Progress Towards Utreexo Goals

Abstract: In this piece, 100x Group grantee Calvin Kim explores several claims about the benefits of Utreexo and the extent these advantages have been realised. Calvin explains the significant progress which has been made in the latest implementation of Utreexo, however there is plenty of additional work to do before ordinary users will be using the technology.

In the last demonstration release in July of 2020, we pointed out that the Utreexo project going forward would implement the Utreexo accumulator into btcd, an existing Bitcoin implementation in Go. I’m excited to say that the implementation is ready for another demonstration release. In this release, a new pruned mode called a “Compact State Node” (CSN for short) can be demonstrated.

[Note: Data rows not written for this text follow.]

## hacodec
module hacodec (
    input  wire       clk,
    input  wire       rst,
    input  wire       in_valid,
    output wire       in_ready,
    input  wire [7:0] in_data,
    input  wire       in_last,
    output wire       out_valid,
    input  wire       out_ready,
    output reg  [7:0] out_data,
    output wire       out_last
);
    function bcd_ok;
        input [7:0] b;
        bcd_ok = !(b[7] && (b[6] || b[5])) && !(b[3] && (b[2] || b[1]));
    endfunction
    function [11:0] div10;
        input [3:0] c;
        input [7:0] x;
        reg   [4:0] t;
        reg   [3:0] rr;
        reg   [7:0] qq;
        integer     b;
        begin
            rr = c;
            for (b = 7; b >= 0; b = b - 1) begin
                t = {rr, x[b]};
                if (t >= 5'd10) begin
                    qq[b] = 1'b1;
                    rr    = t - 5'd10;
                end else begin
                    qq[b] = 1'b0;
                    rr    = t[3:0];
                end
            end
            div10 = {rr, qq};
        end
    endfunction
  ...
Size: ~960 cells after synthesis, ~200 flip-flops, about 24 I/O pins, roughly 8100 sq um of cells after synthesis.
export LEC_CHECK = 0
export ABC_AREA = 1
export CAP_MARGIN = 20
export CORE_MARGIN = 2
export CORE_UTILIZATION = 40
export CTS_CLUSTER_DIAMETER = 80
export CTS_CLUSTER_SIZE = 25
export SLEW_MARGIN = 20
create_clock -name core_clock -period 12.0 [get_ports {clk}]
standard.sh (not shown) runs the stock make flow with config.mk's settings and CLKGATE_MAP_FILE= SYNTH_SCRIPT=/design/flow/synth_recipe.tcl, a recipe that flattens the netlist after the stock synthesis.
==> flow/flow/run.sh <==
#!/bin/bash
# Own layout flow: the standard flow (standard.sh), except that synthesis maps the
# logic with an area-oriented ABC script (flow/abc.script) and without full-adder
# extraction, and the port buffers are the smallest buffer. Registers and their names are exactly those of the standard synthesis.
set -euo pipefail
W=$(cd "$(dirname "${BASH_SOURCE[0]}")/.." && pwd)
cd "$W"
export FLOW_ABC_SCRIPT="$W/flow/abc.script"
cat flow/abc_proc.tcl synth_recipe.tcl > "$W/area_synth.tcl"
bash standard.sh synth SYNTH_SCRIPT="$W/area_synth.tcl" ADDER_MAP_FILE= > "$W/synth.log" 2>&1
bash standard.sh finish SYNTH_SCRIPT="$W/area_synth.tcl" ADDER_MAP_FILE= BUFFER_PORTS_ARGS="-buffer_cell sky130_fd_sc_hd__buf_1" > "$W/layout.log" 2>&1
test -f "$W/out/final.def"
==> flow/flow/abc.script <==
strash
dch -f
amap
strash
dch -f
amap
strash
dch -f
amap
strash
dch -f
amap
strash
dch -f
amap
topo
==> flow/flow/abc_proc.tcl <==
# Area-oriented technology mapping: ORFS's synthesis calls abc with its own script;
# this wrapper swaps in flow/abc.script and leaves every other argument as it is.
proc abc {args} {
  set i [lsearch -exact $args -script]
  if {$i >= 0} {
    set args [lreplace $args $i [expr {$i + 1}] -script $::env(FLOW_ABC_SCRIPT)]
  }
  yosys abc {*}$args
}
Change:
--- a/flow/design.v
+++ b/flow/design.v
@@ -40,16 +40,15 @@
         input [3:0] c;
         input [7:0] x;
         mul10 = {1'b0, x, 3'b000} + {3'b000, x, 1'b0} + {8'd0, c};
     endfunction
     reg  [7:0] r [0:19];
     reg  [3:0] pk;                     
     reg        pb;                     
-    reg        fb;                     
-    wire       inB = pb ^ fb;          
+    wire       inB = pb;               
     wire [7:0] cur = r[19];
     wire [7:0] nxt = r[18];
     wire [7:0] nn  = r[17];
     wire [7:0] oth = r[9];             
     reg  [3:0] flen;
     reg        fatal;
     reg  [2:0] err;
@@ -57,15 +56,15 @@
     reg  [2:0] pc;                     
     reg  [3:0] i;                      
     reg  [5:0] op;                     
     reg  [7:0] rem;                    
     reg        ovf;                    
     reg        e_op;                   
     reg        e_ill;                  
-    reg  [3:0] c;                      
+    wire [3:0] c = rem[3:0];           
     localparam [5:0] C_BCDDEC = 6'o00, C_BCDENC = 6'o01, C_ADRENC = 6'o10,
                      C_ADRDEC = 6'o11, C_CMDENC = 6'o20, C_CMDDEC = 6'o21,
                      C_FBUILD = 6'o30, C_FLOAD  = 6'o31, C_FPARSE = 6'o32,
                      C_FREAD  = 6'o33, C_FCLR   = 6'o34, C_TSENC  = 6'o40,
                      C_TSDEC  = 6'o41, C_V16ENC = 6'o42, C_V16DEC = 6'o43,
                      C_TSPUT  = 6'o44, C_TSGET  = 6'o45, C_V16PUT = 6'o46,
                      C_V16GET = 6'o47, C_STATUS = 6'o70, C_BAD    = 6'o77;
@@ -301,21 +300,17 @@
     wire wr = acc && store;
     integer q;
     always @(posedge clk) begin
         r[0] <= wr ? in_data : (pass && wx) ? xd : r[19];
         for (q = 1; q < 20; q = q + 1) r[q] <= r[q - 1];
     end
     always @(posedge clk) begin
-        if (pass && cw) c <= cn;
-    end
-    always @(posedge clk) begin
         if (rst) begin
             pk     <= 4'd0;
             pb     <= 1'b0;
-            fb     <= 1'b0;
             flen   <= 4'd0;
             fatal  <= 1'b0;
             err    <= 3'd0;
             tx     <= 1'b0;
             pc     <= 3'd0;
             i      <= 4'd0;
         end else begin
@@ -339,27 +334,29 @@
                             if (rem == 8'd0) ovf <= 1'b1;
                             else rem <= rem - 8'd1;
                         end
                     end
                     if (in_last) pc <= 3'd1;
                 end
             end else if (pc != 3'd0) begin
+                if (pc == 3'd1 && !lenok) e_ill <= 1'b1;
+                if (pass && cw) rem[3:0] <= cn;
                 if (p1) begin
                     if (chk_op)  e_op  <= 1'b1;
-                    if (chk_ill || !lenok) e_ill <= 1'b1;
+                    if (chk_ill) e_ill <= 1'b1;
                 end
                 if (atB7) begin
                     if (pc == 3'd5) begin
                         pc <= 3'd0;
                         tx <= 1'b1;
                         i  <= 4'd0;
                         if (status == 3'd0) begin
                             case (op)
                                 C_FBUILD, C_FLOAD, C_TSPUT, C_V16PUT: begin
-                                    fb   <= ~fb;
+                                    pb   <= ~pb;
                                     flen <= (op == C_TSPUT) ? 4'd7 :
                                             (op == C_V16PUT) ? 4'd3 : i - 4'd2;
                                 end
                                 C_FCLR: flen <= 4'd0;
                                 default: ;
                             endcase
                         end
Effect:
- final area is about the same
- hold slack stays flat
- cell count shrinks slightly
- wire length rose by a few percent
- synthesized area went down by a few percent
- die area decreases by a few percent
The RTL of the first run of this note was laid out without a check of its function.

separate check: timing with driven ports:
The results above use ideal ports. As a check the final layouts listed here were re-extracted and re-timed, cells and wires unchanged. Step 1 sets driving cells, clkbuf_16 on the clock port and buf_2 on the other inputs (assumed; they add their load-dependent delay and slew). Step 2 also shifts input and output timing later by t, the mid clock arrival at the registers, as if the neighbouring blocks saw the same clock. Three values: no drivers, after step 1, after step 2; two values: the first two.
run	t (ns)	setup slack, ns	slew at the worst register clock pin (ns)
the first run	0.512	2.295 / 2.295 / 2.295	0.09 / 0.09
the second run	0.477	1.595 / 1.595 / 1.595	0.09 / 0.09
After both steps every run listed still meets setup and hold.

In my article published back in April of 2020 called “ELI5: Utreexo – A scaling solution”, I made several claims about the advantages that a CSN can offer. These claims were:

  1. A new full node mode in a few kilobytes that syncs as fast as a ssd on a hdd.
  2. Allows for parallelization of the initial block download.
  3. Strengthens the security of Bitcoin by allowing consensus to be independent of the database implementation (the current one in usage is made by Google).
  4. No forks needed to bring Utreexo to Bitcoin.

With the current state of development, Claims 3 and 4 are currently realized. Claim 1 is partly realized as the reduction of the node size to kilobytes is bottlenecked by non-Utreexo data. Claim 2 is currently still in progress.

Why Claim 3 is important

Strengthens the security of Bitcoin by allowing consensus to be independent of the database implementation (the current one in usage is made by Google)

For a few years now, one of the major focuses in improving Bitcoin’s security has been to remove any external dependencies that Bitcoin has. An external dependency is any code that the Bitcoin developers did not write but is necessary for Bitcoin software to be able to function. External dependencies are avoided as much as possible in any security critical project as they may be a source of bugs. The risk of this is minimized by reviewing the external dependency then keeping a copy of the reviewed code. However, this method is not perfect and is inferior to having code that is written, tested, and reviewed directly by the Bitcoin developers. For this reason, Bitcoin developers have been removing various external dependencies from Bitcoin (removal of OpenSSH code being one example).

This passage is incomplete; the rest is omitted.